_Problem description_
Tally the lines below that contain the word "flip", then give the tally and nothing more.

= = = = =

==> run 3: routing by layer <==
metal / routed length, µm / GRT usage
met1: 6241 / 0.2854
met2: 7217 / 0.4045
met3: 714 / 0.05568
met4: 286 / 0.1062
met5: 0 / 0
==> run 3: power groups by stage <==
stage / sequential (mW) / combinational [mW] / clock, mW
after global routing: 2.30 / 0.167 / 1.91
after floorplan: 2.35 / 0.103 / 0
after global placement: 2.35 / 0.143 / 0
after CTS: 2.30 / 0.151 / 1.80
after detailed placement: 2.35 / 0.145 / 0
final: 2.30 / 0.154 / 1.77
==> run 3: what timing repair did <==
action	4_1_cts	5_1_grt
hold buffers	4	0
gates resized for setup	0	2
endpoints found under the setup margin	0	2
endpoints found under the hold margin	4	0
### src/design/txp_pkg.sv
package txp_pkg;

	// Register word width
	localparam int unsigned REG_W = 16;

	// Register offsets on the management interface
	localparam logic [15:0] OFS_CTRL     = 16'hbb2c;
	localparam logic [15:0] OFS_X_TARGET = 16'hbb2d;
	localparam logic [15:0] OFS_Y_TARGET = 16'hbb2e;
	localparam logic [15:0] OFS_X_DRIVE  = 16'hbb2f;
	localparam logic [15:0] OFS_Y_DRIVE  = 16'hbb30;
	localparam logic [15:0] OFS_T_DRIVE  = 16'hbb31;

	// Control word field positions
	localparam int unsigned BIT_TOT_LOOP = 15;
	localparam int unsigned BIT_X_LOOP   = 14;
	localparam int unsigned BIT_Y_LOOP   = 13;
	localparam int unsigned BIT_OUT_EN   = 12;
	localparam logic [15:0] CTRL_MASK    = 16'hf000;

	// Reset values
	localparam logic [15:0] RST_CTRL     = 16'h0000;
	localparam logic [15:0] RST_TARGET   = 16'h0000;
	localparam logic [15:0] RST_DRIVE    = 16'h0000;
	localparam logic [15:0] RD_UNMAPPED  = 16'h0000;

	// Drive settling window
	localparam int unsigned CLK_KHZ      = 25000;
	localparam int unsigned SETTLE_MS    = 100;
	localparam int unsigned SETTLE_CYC   = SETTLE_MS * CLK_KHZ;

	// Management word access
	typedef struct packed {
		logic        wr;
		logic        rd;
		logic [15:0] addr;
		logic [15:0] wdata;
	} txp_mgmt_req_t;

endpackage : txp_pkg

### src/design/txp_drive_reg.sv
`timescale 1ns/1ps

module txp_drive_reg #(
	parameter int unsigned    W   = 16,
	parameter logic [W-1:0]   RST = '0
) (
	// Clock and reset
	input  wire logic         clk_in,
	input  wire logic         srst_in,
	// Closed loop side
	input  wire logic         loop_en_in,
	input  wire logic         loop_upd_in,
	input  wire logic [W-1:0] loop_data_in,
	// Host side
	input  wire logic         host_wr_in,
	input  wire logic [W-1:0] host_data_in,
	// Results
	output logic      [W-1:0] value_out,
	output logic              refused_out,
	output logic              changed_out
);

	logic [W-1:0] value_r;
	logic [W-1:0] value_nxt;
	logic         refused_r;
	logic         changed_r;
	wire          host_take;
	wire          loop_take;

	// Host writes land only while the loop is off; the loop owns it otherwise
	assign host_take = host_wr_in && !loop_en_in;
	assign loop_take = loop_upd_in && loop_en_in;
	assign value_nxt = loop_take ? loop_data_in : (host_take ? host_data_in : value_r);

	always_ff @(posedge clk_in)
	begin
		if (srst_in)
		begin
			value_r   <= RST;
			refused_r <= 1'b0;
			changed_r <= 1'b0;
		end
		else
		begin
			value_r   <= value_nxt;
			refused_r <= host_wr_in && loop_en_in;
			changed_r <= value_nxt != value_r;
		end
	end

	assign value_out   = value_r;
	assign refused_out = refused_r;
	assign changed_out = changed_r;

	lock_hold_a : assert property (@(posedge clk_in) disable iff (srst_in)
		(host_wr_in && loop_en_in && !loop_upd_in) |=> $stable(value_r))
		else $error("Drive changed by host while loop enabled");

	open_load_a : assert property (@(posedge clk_in) disable iff (srst_in)
		(host_wr_in && !loop_en_in) |=> (value_r == $past(host_data_in)))
		else $error("Drive missed host write with loop disabled");

endmodule : txp_drive_reg

### src/design/txp_regs.sv
`timescale 1ns/1ps

// Function
// - Control bit 15 turns total output power closed loop on or off.
// - Control bits 14 and 13 turn X and Y polarisation loops on or off.
// - Control bit 12 gates the output shutter independent of everything else.
// - Bit 12 high opens the shutter, low closes it and blocks output.
// - Control bits 11 to 0 are reserved, read zero, do nothing.
// - X target is signed 16-bit, 0.01 dBm per count, X loop setpoint.
// - Y target is signed 16-bit, 0.01 dBm per count, Y loop setpoint.
// - X drive is unsigned 16-bit, resets to zero, drives X power monotonically.
// - X drive accepts host writes only while the X loop is disabled.
// - Y drive is unsigned 16-bit, resets to zero, drives Y power monotonically.
// - Y drive accepts host writes only while the Y loop is disabled.
// - Drive step small enough that one count moves power at most 0.1 dB.
// - Drive change reaches 90 percent of effect within 100 ms.
// - Total drive is unsigned 16-bit with reset value zero.
// - Total drive writable only with total loop disabled; power monotonic in it.
module txp_regs #(
	parameter int unsigned SETTLE_CYCLES = txp_pkg::SETTLE_CYC
) (
	// Clock and reset
	input  wire logic                  clk_in,
	input  wire logic                  srst_in,
	// Management access
	input  wire txp_pkg::txp_mgmt_req_t mgmt_req_in,
	output logic                [15:0] mgmt_rdata_out,
	output logic                       mgmt_ack_out,
	output logic                       wr_refused_out,
	// Closed loop results
	input  wire logic           [15:0] loop_x_drive_in,
	input  wire logic                  loop_x_upd_in,
	input  wire logic           [15:0] loop_y_drive_in,
	input  wire logic                  loop_y_upd_in,
	input  wire logic           [15:0] loop_t_drive_in,
	input  wire logic                  loop_t_upd_in,
	// Loop controls and setpoints
	output logic                       tot_loop_en_out,
	output logic                       x_loop_en_out,
	output logic                       y_loop_en_out,
	output logic signed         [15:0] x_target_out,
	output logic signed         [15:0] y_target_out,
	// Actuator drives
	output logic                       shutter_open_out,
	output logic                [15:0] x_drive_out,
	output logic                [15:0] y_drive_out,
	output logic                [15:0] t_drive_out,
	output logic                       drive_settling_out
);

	localparam int unsigned CNT_W = $clog2(SETTLE_CYCLES + 1);

	logic [15:0]      ctrl_r;
	logic [15:0]      xtgt_r;
	logic [15:0]      ytgt_r;
	logic [15:0]      rdata_r;
	logic [15:0]      rdata_nxt;
	logic             ack_r;
	logic             refused_r;
	logic [CNT_W-1:0] settle_r;
	logic [CNT_W-1:0] settle_nxt;
	logic             settling_r;
	logic [15:0]      xdrv;
	logic [15:0]      ydrv;
	logic [15:0]      tdrv;
	logic             xref;
	logic             yref;
	logic             tref;
	logic             xchg;
	logic             ychg;
	logic             tchg;

	// Address decode
	wire wr      = mgmt_req_in.wr;
	wire rd      = mgmt_req_in.rd;
	wire hit_c   = mgmt_req_in.addr == txp_pkg::OFS_CTRL;
	wire hit_xt  = mgmt_req_in.addr == txp_pkg::OFS_X_TARGET;
	wire hit_yt  = mgmt_req_in.addr == txp_pkg::OFS_Y_TARGET;
	wire hit_xd  = mgmt_req_in.addr == txp_pkg::OFS_X_DRIVE;
	wire hit_yd  = mgmt_req_in.addr == txp_pkg::OFS_Y_DRIVE;
	wire hit_td  = mgmt_req_in.addr == txp_pkg::OFS_T_DRIVE;
	wire wr_c    = wr && hit_c;
	wire wr_xt   = wr && hit_xt;
	wire wr_yt   = wr && hit_yt;
	wire wr_xd   = wr && hit_xd;
	wire wr_yd   = wr && hit_yd;
	wire wr_td   = wr && hit_td;

	// Loop enables straight from the control word
	wire tot_en  = ctrl_r[txp_pkg::BIT_TOT_LOOP];
	wire x_en    = ctrl_r[txp_pkg::BIT_X_LOOP];
	wire y_en    = ctrl_r[txp_pkg::BIT_Y_LOOP];

	// Read data selection, whole words only
	assign rdata_nxt = hit_c  ? ctrl_r :
	                   hit_xt ? xtgt_r :
	                   hit_yt ? ytgt_r :
	                   hit_xd ? xdrv   :
	                   hit_yd ? ydrv   :
	                   hit_td ? tdrv   : txp_pkg::RD_UNMAPPED;

	// Settling window restarts on every drive change
	assign settle_nxt = (xchg || ychg || tchg) ? CNT_W'(SETTLE_CYCLES) :
	                    (settle_r != '0) ? settle_r - CNT_W'(1) : settle_r;

	always_ff @(posedge clk_in)
	begin
		if (srst_in)
		begin
			ctrl_r <= txp_pkg::RST_CTRL;
		end
		else if (wr_c)
		begin
			ctrl_r <= mgmt_req_in.wdata & txp_pkg::CTRL_MASK;
		end
	end

	always_ff @(posedge clk_in)
	begin
		if (srst_in)
		begin
			xtgt_r <= txp_pkg::RST_TARGET;
			ytgt_r <= txp_pkg::RST_TARGET;
		end
		else
		begin
			xtgt_r <= wr_xt ? mgmt_req_in.wdata : xtgt_r;
			ytgt_r <= wr_yt ? mgmt_req_in.wdata : ytgt_r;
		end
	end

	always_ff @(posedge clk_in)
	begin
		if (srst_in)
		begin
			rdata_r   <= txp_pkg::RD_UNMAPPED;
			ack_r     <= 1'b0;
			refused_r <= 1'b0;
		end
		else
		begin
			rdata_r   <= rd ? rdata_nxt : rdata_r;
			ack_r     <= rd || wr;
			refused_r <= xref || yref || tref;
		end
	end

	always_ff @(posedge clk_in)
	begin
		if (srst_in)
		begin
			settle_r   <= '0;
			settling_r <= 1'b0;
		end
		else
		begin
			settle_r   <= settle_nxt;
			settling_r <= settle_nxt != '0;
		end
	end

	// X polarisation drive, step size set by the actuator scaling
	txp_drive_reg #(
		.W   (txp_pkg::REG_W),
		.RST (txp_pkg::RST_DRIVE)
	) u_xdrv (
		.clk_in       (clk_in),
		.srst_in      (srst_in),
		.loop_en_in   (x_en),
		.loop_upd_in  (loop_x_upd_in),
		.loop_data_in (loop_x_drive_in),
		.host_wr_in   (wr_xd),
		.host_data_in (mgmt_req_in.wdata),
		.value_out    (xdrv),
		.refused_out  (xref),
		.changed_out  (xchg)
	);

	// Y polarisation drive
	txp_drive_reg #(
		.W   (txp_pkg::REG_W),
		.RST (txp_pkg::RST_DRIVE)
	) u_ydrv (
		.clk_in       (clk_in),
		.srst_in      (srst_in),
		.loop_en_in   (y_en),
		.loop_upd_in  (loop_y_upd_in),
		.loop_data_in (loop_y_drive_in),
		.host_wr_in   (wr_yd),
		.host_data_in (mgmt_req_in.wdata),
		.value_out    (ydrv),
		.refused_out  (yref),
		.changed_out  (ychg)
	);

	// Total post-multiplexer drive
	txp_drive_reg #(
		.W   (txp_pkg::REG_W),
		.RST (txp_pkg::RST_DRIVE)
	) u_tdrv (
		.clk_in       (clk_in),
		.srst_in      (srst_in),
		.loop_en_in   (tot_en),
		.loop_upd_in  (loop_t_upd_in),
		.loop_data_in (loop_t_drive_in),
		.host_wr_in   (wr_td),
		.host_data_in (mgmt_req_in.wdata),
		.value_out    (tdrv),
		.refused_out  (tref),
		.changed_out  (tchg)
	);

	// Outputs
	assign mgmt_rdata_out     = rdata_r;
	assign mgmt_ack_out       = ack_r;
	assign wr_refused_out     = refused_r;
	assign tot_loop_en_out    = ctrl_r[txp_pkg::BIT_TOT_LOOP];
	assign x_loop_en_out      = ctrl_r[txp_pkg::BIT_X_LOOP];
	assign y_loop_en_out      = ctrl_r[txp_pkg::BIT_Y_LOOP];
	assign shutter_open_out   = ctrl_r[txp_pkg::BIT_OUT_EN];
	assign x_target_out       = xtgt_r;
	assign y_target_out       = ytgt_r;
	assign x_drive_out        = xdrv;
	assign y_drive_out        = ydrv;
	assign t_drive_out        = tdrv;
	assign drive_settling_out = settling_r;

	// Checks
	shutter_follow_a : assert property (@(posedge clk_in) disable iff (srst_in)
		wr_c |=> (shutter_open_out == $past(mgmt_req_in.wdata[12])))
		else $error("Shutter state does not follow output enable");

	shutter_hold_a : assert property (@(posedge clk_in) disable iff (srst_in)
		!wr_c |=> $stable(shutter_open_out))
		else $error("Shutter moved without control write");

	tot_loop_a : assert property (@(posedge clk_in) disable iff (srst_in)
		wr_c |=> (tot_loop_en_out == $past(mgmt_req_in.wdata[15])))
		else $error("Total loop enable wrong");

	pol_loop_a : assert property (@(posedge clk_in) disable iff (srst_in)
		wr_c |=> (x_loop_en_out == $past(mgmt_req_in.wdata[14]))
		&& (y_loop_en_out == $past(mgmt_req_in.wdata[13])))
		else $error("Polarisation loop enable wrong");

	rsvd_zero_a : assert property (@(posedge clk_in) disable iff (srst_in)
		(rd && hit_c) |=> (mgmt_rdata_out[11:0] == 12'h000))
		else $error("Reserved control bits read nonzero");

	xtarget_load_a : assert property (@(posedge clk_in) disable iff (srst_in)
		wr_xt |=> (x_target_out == $past(mgmt_req_in.wdata)))
		else $error("X target not loaded");

	ytarget_load_a : assert property (@(posedge clk_in) disable iff (srst_in)
		wr_yt |=> (y_target_out == $past(mgmt_req_in.wdata)))
		else $error("Y target not loaded");

	xdrive_lock_a : assert property (@(posedge clk_in) disable iff (srst_in)
		(wr_xd && x_loop_en_out && !loop_x_upd_in) |=> $stable(x_drive_out) ##1 wr_refused_out)
		else $error("X drive write not refused under loop");

	ydrive_lock_a : assert property (@(posedge clk_in) disable iff (srst_in)
		(wr_yd && y_loop_en_out && !loop_y_upd_in) |=> $stable(y_drive_out))
		else $error("Y drive write not refused under loop");

	tdrive_lock_a : assert property (@(posedge clk_in) disable iff (srst_in)
		(wr_td && tot_loop_en_out && !loop_t_upd_in) |=> $stable(t_drive_out))
		else $error("Total drive write not refused under loop");

	xdrive_load_a : assert property (@(posedge clk_in) disable iff (srst_in)
		(wr_xd && !x_loop_en_out) |=> (x_drive_out == $past(mgmt_req_in.wdata)))
		else $error("X drive not loaded");

	settle_flag_a : assert property (@(posedge clk_in) disable iff (srst_in)
		(x_drive_out != $past(x_drive_out)) |-> ##[1:2] drive_settling_out)
		else $error("Settling flag missing after drive change");

	access_ack_a : assert property (@(posedge clk_in) disable iff (srst_in)
		(rd || wr) |=> mgmt_ack_out)
		else $error("Access not acknowledged");

	ack_cause_a : assert property (@(posedge clk_in) disable iff (srst_in)
		mgmt_ack_out |-> $past(rd || wr))
		else $error("Acknowledge without access");

	ydrive_load_a : assert property (@(posedge clk_in) disable iff (srst_in)
		(wr_yd && !y_loop_en_out) |=> (y_drive_out == $past(mgmt_req_in.wdata)))
		else $error("Y drive not loaded");

	tdrive_load_a : assert property (@(posedge clk_in) disable iff (srst_in)
		(wr_td && !tot_loop_en_out) |=> (t_drive_out == $past(mgmt_req_in.wdata)))
		else $error("Total drive not loaded");

	refuse_cause_a : assert property (@(posedge clk_in) disable iff (srst_in)
		wr_refused_out |-> $past((wr_xd && x_en) || (wr_yd && y_en) || (wr_td && tot_en), 2))
		else $error("Refusal without locked drive write");

	unmapped_read_a : assert property (@(posedge clk_in) disable iff (srst_in)
		(rd && !(hit_c || hit_xt || hit_yt || hit_xd || hit_yd || hit_td))
		|=> (mgmt_rdata_out == txp_pkg::RD_UNMAPPED))
		else $error("Unmapped read returned nonzero");

endmodule : txp_regs

### config.mk
export PLATFORM = sky130hd
export DESIGN_NAME = txp_regs
export DESIGN_NICKNAME = d
export VERILOG_FILES = /design/src/design/txp_pkg.sv /design/src/design/txp_drive_reg.sv /design/src/design/txp_regs.sv
export SDC_FILE = /design/constraint.sdc
export NUM_CORES = 1
export LEC_CHECK = 0
export ABC_CLOCK_PERIOD_IN_PS = 6300
export BUFFER_PORTS_ARGS = -buffer_cell sky130_fd_sc_hd__buf_4
export CELL_PAD_IN_SITES_DETAIL_PLACEMENT = 1
export CELL_PAD_IN_SITES_GLOBAL_PLACEMENT = 2
export CORE_ASPECT_RATIO = 1.25
export CORE_MARGIN = 2
export CORE_UTILIZATION = 33
export CTS_CLUSTER_SIZE = 30
export DETAILED_ROUTE_END_ITERATION = 8
export HOLD_SLACK_MARGIN = 0.08
export PLACE_DENSITY_LB_ADDON = 0.25
export SLEW_MARGIN = 20
export SYNTH_ARGS = -nofsm -noshare
export SYNTH_HDL_FRONTEND = slang
export SYNTH_SLANG_ARGS = --single-unit
### constraint.sdc
create_clock -name clk_in -period 6.3 [get_ports clk_in]
set_input_delay 0.63 -clock clk_in [delete_from_list [all_inputs] [get_ports clk_in]]
set_output_delay 0.63 -clock clk_in [all_outputs]
set_load 0.02 [all_outputs]
Yosys cells after proc, flatten, opt, wreduce, memory -nomap -nowiden

Cells that the tools add are included.
W data, S select, Z words.

Memories kept: 0
RAM bits: 0
Register bits: 131
Bits in read-only memories: 0
Input port bits: 87
Latch bits: 0

Reductions and logical operators: 25
Divide/modulo/power cells: 0
Equal/unequal tests: 9
Order comparisons: 0
Bitwise operators: 0
$add $sub $neg: 1
Shifts and indexed selects: 0
Multiplexer cells: 14
Multipliers: 0

Operators by type and width:

| kind                    | count |
|---|---|
| $mux W16                | 12 |
| $eq A16 B16 Y1 const B  | 6 |
| $ne A16 B16 Y1          | 3 |
| $mux W22                | 2 |
| $reduce_bool A22 Y1     | 2 |
| $sub A22 B1 Y22 const B | 1 |
| $logic_and A1 B1 Y1     | 15 |
| $logic_or A1 B1 Y1      | 5 |
| $logic_not A1 Y1        | 3 |

Logic depth before layout (Yosys ltp)

Gate-level depths: netlist of the first run.

Depth after elaboration: 7
Depth in mapped cells: 9
Gate-level depth less buffers: 8

By module

From an unflattened synthesis of the first run, not the netlist that was laid out.

Cell total of the unflattened synthesis: 918
Area, all modules: 7626.1 um^2

Modules (own cells, without submodules):

| module        | area an instance (um^2) | cells each | instances |
|---|---|---|---|
| txp_regs      | 3988.8                  | 498        | 1 |
| txp_drive_reg | 1212.4                  | 140        | 3 |

Worst setup path before layout of the first run

No wires, ideal clock.

Kind: input port to flip-flop
Start: input mgmt_req_in[17] (netlist name)
End: register u_ydrv.value_r[12] (netlist: u_ydrv.value_out[12])
Path slack: 3769 ps
Path buffers: 2
Data arrival time: 2389 ps
Stages: 7
Data required time: 6158 ps
Path through: clkbuf_1 > or4b_2 > nor4_1 > nand3_1 > clkbuf_1 > nand2_1 > a311oi_1

Cells in the longest elaborated chain, start to end: 5

Ends and longest elaborated chain:

| element                | line                | RTL |
|---|---|---|
| start: declaration     | txp_regs.sv:26      | `input wire txp_pkg::txp_mgmt_req_t mgmt_req_in,` |
| $eq A16 B16 Y1         | txp_regs.sv:80      | `wire hit_yd = mgmt_req_in.addr == txp_pkg::OFS_Y_DRIVE;` |
| $logic_and A1 B1 Y1    | txp_regs.sv:86      | `wire wr_yd = wr && hit_yd;` |
| $logic_and A1 B1 Y1    | txp_drive_reg.sv:31 | `assign host_take = host_wr_in && !loop_en_in;` |
| $mux W16 (2 in a row)  | txp_drive_reg.sv:33 | `assign value_nxt = loop_take ? loop_data_in : (host_take ? host_data_in : value_r);` |
| end signal: assignment | txp_drive_reg.sv:45 | `value_r <= value_nxt;` |
| end: declaration       | txp_drive_reg.sv:23 | `logic [W-1:0] value_r;` |

Every way passes these cells.
A chain may end at the register's enable or synchronous reset.

Final worst setup path of the first run

Start: input mgmt_req_in[17] (netlist name)
End: register u_ydrv.changed_r (netlist: u_ydrv.changed_out)

Cells in the longest elaborated chain, start to end: 6

Ends and longest elaborated chain:

| element                | line                | RTL |
|---|---|---|
| $eq A16 B16 Y1         | txp_regs.sv:80      |  |
| $logic_and A1 B1 Y1    | txp_regs.sv:86      |  |
| $logic_and A1 B1 Y1    | txp_drive_reg.sv:31 |  |
| $mux W16 (2 in a row)  | txp_drive_reg.sv:33 |  |
| $ne A16 B16 Y1         | txp_drive_reg.sv:47 | `changed_r <= value_nxt != value_r;` |
| end signal: assignment | txp_drive_reg.sv:47 |  |
| end: declaration       | txp_drive_reg.sv:26 | `logic changed_r;` |

Every way passes these cells.

==> results of run 1 <==
## flip-flops by register name, summed over array words and instances, names as in the netlist, 4 cells and up
register,cells
ctrl_r,4
y_target_out,16
x_target_out,16
u_xdrv.value_out,16
settle_r,22
u_ydrv.value_out,16
mgmt_rdata_out,16
u_tdrv.value_out,16
## power by group through the flow
stage	Sequential, mW	Combinational (mW)	Clock [mW]
after global placement	0.947	0.644	0
after global routing	0.937	0.722	1.08
final	0.930	0.657	1.03
after detailed placement	0.948	0.651	0
after CTS	0.929	0.657	1.04
after floorplan	0.932	0.479	0
## cell usage after synthesis, types with 3 or more instances
cell,count
a311oi_1,25
nor2_1,97
a222oi_1,10
a21oi_1,84
nand2b_1,10
a31oi_1,15
inv_1,7
nor3b_1,4
o21ai_0,27
a22oi_1,14
buf_1,5
nand2_1,132
or3_1,9
nor3_1,20
clkbuf_1,67
nor2b_1,6
and3_1,4
a211oi_1,27
and4_1,5
nor4_1,20
a41oi_1,3
dfxtp_1,131
xnor2_1,19
nand3_1,16
a21o_1,5
and2_1,5
a221o_1,7
o31ai_1,3
mux2i_1,24
buf_2,7
nand4_1,10
xor2_1,51
or4_1,3
mux2_2,12
o221ai_1,8
o2111ai_1,3
## how the worst min path moves through the flow
stage	from	to	depth (start not counted)
floorplan	u_tdrv.refused_out	wr_refused_out	2
global placement	y_target_out[15]	y_target_out[15]	2
detailed placement	y_target_out[15]	y_target_out[15]	2
CTS	x_target_out[15]	x_target_out[15]	2
global route	x_target_out[3]	x_target_out[3]	2
finish	y_target_out[15]	y_target_out[15]	2
## cell families (layout without fill, tap and decap cells)
family                     Yosys count  in the layout  synth area share
AOI/OAI and AO/OA                  246            246             0.228
muxes                               36             36            0.0507
buffers and inverters               88            238            0.0468
adders and majority gates            1              1           0.00169
DFF                                131            131             0.354
and+or+nand+nor                    361            361             0.236
xor gates and xnor gates            70             70            0.0828
## metrics by stage
step / total power, mW / setup WS [ps]
4_1_cts: 2.63 / 3130
6_report: 2.62 / 3200
5_1_grt: 2.74 / 3050
2_1_floorplan: 1.41 / 3770
3_3_place_gp: 1.59 / 2720
3_5_place_dp: 1.60 / 2730
## tightest hold or removal path, stage by stage (launching register included)
cell	delay (ps)
dfxtp_1	320
nand2_1	60
a21oi_1	50
## cell type report
class,instances,area (um^2),area share
Sequential cell,131,2620,0.275
Tap cell,283,354,0.0371
Clock buffer,20,457,0.0479
Timing Repair Buffer,199,1490,0.157
Clock inverter,12,148,0.0155
Multi-Input combinational cell,714,4440,0.465
Inverter,7,26.3,0.00275
## per-layer routing
| layer | vias to the layer above | GRT usage |
|---|---|---|
| li1 | 3670 | - |
| met1 | 3854 | 0.325 |
| met2 | 250 | 0.475 |
| met3 | 51 | 0.0489 |
| met4 | 0 | 0.103 |
| met5 | - | 0 |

= = = = =

_Result below_
2